Your goal
Among the entries, find the lines with the string "last" and copy them.

Data to process
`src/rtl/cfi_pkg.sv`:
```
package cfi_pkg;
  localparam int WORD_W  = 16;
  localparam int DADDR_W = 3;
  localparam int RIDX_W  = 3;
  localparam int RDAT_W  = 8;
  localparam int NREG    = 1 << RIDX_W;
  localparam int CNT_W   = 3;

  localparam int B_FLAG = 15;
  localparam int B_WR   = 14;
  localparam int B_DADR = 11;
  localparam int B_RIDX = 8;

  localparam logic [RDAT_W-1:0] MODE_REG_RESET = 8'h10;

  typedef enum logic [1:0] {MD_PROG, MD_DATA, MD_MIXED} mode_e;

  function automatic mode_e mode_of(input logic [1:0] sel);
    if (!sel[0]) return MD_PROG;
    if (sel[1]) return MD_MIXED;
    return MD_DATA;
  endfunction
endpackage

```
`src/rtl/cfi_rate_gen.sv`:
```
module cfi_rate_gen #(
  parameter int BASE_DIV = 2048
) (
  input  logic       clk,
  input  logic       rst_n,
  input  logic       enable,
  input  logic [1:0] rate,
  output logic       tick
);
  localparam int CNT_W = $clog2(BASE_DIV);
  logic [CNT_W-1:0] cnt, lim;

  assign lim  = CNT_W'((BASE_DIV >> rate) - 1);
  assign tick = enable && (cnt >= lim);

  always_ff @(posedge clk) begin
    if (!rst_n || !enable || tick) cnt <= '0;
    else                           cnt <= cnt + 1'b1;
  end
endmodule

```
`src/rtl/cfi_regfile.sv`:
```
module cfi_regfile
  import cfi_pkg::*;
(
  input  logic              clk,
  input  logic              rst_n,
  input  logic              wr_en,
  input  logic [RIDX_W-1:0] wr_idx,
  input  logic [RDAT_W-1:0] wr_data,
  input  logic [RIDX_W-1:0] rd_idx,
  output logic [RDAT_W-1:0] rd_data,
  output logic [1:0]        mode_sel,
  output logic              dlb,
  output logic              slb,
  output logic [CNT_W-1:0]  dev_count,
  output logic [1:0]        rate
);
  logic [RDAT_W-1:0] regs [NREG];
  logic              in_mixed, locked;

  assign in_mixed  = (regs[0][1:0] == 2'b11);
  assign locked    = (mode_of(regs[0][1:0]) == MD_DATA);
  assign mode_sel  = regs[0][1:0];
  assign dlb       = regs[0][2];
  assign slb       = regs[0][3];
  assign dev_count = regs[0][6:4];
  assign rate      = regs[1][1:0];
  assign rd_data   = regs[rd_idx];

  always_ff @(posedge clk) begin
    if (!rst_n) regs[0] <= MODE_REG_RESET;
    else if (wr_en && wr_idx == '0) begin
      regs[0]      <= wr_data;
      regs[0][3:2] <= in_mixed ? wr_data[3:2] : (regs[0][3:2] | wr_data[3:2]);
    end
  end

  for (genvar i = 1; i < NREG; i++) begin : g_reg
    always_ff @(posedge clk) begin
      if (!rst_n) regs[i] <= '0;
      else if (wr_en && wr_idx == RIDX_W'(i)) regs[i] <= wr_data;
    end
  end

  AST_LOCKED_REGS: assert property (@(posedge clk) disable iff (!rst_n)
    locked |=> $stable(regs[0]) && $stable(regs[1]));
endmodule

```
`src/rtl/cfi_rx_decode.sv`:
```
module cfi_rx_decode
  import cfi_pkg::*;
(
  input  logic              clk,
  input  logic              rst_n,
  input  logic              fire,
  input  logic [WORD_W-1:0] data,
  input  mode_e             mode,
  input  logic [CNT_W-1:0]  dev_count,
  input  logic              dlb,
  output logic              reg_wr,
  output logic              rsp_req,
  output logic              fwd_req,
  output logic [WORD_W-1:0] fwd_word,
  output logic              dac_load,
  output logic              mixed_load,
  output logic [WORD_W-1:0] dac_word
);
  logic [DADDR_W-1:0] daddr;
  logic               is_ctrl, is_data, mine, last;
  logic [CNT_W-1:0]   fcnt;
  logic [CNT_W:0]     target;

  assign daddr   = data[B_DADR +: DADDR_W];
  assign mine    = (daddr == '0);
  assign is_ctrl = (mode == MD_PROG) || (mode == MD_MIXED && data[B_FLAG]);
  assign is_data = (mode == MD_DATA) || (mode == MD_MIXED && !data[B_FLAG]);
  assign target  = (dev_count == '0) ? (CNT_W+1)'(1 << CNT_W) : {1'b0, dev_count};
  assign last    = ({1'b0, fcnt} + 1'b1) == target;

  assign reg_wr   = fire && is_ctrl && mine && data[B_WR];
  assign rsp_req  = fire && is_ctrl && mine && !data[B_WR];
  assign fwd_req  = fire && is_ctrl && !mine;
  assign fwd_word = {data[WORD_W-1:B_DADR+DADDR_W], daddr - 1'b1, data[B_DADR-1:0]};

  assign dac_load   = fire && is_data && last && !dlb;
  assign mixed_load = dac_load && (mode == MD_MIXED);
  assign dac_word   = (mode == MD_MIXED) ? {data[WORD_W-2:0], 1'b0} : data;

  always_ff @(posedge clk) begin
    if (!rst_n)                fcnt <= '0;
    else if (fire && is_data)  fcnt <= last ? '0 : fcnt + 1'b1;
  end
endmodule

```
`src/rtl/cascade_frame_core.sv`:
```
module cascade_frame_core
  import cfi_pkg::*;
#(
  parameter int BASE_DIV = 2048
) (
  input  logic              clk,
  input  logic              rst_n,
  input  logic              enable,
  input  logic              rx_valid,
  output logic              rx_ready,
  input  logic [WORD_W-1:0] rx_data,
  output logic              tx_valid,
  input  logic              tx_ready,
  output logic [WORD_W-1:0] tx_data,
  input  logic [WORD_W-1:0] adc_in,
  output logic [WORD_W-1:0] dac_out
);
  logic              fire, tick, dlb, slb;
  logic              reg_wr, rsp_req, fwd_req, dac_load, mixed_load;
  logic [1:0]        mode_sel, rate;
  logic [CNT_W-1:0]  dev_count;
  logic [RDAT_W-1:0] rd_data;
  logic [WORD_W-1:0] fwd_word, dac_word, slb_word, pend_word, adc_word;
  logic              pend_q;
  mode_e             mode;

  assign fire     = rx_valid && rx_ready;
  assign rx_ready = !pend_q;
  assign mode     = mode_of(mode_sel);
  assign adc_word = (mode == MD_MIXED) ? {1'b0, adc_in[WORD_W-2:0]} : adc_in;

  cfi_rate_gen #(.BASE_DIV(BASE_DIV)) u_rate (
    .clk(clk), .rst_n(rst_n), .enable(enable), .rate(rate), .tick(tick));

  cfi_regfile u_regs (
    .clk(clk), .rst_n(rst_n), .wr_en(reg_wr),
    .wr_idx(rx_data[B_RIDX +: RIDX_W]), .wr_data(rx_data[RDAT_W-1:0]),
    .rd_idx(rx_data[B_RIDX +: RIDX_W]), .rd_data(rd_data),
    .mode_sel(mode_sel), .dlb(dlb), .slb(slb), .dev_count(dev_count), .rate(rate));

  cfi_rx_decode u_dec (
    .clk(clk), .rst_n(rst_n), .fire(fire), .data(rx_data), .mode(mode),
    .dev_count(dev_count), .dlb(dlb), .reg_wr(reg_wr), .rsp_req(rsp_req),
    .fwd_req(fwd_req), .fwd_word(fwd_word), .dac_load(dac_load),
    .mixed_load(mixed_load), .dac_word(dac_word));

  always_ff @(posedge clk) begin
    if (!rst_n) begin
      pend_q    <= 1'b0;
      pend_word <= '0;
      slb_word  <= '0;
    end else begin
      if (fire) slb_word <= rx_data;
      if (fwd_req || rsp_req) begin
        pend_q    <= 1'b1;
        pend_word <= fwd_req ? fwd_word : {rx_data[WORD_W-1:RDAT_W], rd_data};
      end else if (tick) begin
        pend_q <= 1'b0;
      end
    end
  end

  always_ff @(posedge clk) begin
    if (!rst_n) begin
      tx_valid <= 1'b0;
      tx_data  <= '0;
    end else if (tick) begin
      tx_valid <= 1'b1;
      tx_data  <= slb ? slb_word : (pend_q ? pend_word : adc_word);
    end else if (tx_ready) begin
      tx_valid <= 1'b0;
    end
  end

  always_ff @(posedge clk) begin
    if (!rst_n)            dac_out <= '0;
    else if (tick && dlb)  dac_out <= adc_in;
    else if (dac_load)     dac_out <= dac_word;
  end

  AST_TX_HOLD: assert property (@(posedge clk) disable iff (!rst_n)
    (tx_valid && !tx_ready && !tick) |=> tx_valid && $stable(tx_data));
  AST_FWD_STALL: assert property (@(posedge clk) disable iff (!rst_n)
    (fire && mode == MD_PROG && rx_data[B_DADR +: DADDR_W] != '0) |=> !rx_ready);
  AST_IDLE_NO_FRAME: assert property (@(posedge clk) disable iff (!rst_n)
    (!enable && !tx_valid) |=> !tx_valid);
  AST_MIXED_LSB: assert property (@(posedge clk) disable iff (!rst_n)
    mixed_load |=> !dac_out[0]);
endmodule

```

* * *

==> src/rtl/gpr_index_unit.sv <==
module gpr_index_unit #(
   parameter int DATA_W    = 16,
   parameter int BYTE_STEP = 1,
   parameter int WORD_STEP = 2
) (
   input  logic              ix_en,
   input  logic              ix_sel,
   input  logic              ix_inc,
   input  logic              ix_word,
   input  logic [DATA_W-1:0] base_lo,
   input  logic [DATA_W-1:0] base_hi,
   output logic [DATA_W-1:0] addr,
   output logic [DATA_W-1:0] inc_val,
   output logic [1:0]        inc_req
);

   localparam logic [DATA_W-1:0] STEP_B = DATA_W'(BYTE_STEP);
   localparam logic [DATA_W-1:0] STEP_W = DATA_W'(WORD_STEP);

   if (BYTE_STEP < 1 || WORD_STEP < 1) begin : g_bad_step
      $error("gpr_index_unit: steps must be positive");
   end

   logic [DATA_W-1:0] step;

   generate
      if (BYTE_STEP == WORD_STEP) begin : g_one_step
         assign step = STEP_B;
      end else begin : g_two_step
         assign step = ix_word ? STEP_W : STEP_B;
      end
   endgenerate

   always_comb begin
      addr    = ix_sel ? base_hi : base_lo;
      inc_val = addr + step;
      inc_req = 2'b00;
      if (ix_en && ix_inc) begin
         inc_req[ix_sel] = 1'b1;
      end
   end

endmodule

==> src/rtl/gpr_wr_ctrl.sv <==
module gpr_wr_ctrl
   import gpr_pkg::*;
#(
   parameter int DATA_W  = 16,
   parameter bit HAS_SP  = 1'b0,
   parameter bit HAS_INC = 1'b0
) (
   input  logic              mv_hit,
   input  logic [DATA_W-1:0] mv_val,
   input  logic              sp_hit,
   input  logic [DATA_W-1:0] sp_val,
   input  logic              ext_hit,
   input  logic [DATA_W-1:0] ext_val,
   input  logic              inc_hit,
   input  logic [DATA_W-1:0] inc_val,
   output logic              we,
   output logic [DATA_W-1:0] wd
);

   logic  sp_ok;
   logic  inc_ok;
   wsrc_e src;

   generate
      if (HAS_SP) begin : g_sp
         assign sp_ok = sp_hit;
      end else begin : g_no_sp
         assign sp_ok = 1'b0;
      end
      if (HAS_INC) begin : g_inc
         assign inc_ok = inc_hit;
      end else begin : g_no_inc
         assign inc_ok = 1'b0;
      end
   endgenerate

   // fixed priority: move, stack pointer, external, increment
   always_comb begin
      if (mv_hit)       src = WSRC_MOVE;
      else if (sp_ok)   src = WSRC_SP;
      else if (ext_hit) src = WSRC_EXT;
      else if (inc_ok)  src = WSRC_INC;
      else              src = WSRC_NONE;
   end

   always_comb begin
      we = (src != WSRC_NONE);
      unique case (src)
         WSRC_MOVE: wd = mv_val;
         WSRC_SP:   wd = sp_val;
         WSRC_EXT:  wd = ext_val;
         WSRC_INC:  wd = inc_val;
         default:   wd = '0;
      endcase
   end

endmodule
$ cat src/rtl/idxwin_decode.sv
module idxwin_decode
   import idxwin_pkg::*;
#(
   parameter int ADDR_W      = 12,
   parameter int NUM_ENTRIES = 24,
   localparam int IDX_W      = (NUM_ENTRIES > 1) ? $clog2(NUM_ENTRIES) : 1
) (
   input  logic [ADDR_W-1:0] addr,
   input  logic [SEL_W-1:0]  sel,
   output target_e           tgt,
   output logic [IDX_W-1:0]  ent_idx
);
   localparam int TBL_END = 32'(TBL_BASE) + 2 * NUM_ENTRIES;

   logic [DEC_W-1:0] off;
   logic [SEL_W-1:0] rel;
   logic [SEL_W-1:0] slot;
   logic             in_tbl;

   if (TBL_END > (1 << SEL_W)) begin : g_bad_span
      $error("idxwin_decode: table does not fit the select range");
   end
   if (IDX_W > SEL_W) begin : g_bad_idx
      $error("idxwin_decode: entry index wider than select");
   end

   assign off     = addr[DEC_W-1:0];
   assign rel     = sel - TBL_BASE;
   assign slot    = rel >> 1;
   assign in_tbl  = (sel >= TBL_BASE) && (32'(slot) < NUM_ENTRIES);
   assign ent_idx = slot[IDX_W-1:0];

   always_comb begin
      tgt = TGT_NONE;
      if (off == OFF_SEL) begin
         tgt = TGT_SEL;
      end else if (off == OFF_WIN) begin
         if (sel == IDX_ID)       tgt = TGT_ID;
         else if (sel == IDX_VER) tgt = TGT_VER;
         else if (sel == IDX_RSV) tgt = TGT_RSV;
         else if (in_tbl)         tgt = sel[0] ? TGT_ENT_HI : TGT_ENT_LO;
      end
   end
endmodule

Result
  logic               is_ctrl, is_data, mine, last;
  assign last    = ({1'b0, fcnt} + 1'b1) == target;
  assign dac_load   = fire && is_data && last && !dlb;
    else if (fire && is_data)  fcnt <= last ? '0 : fcnt + 1'b1;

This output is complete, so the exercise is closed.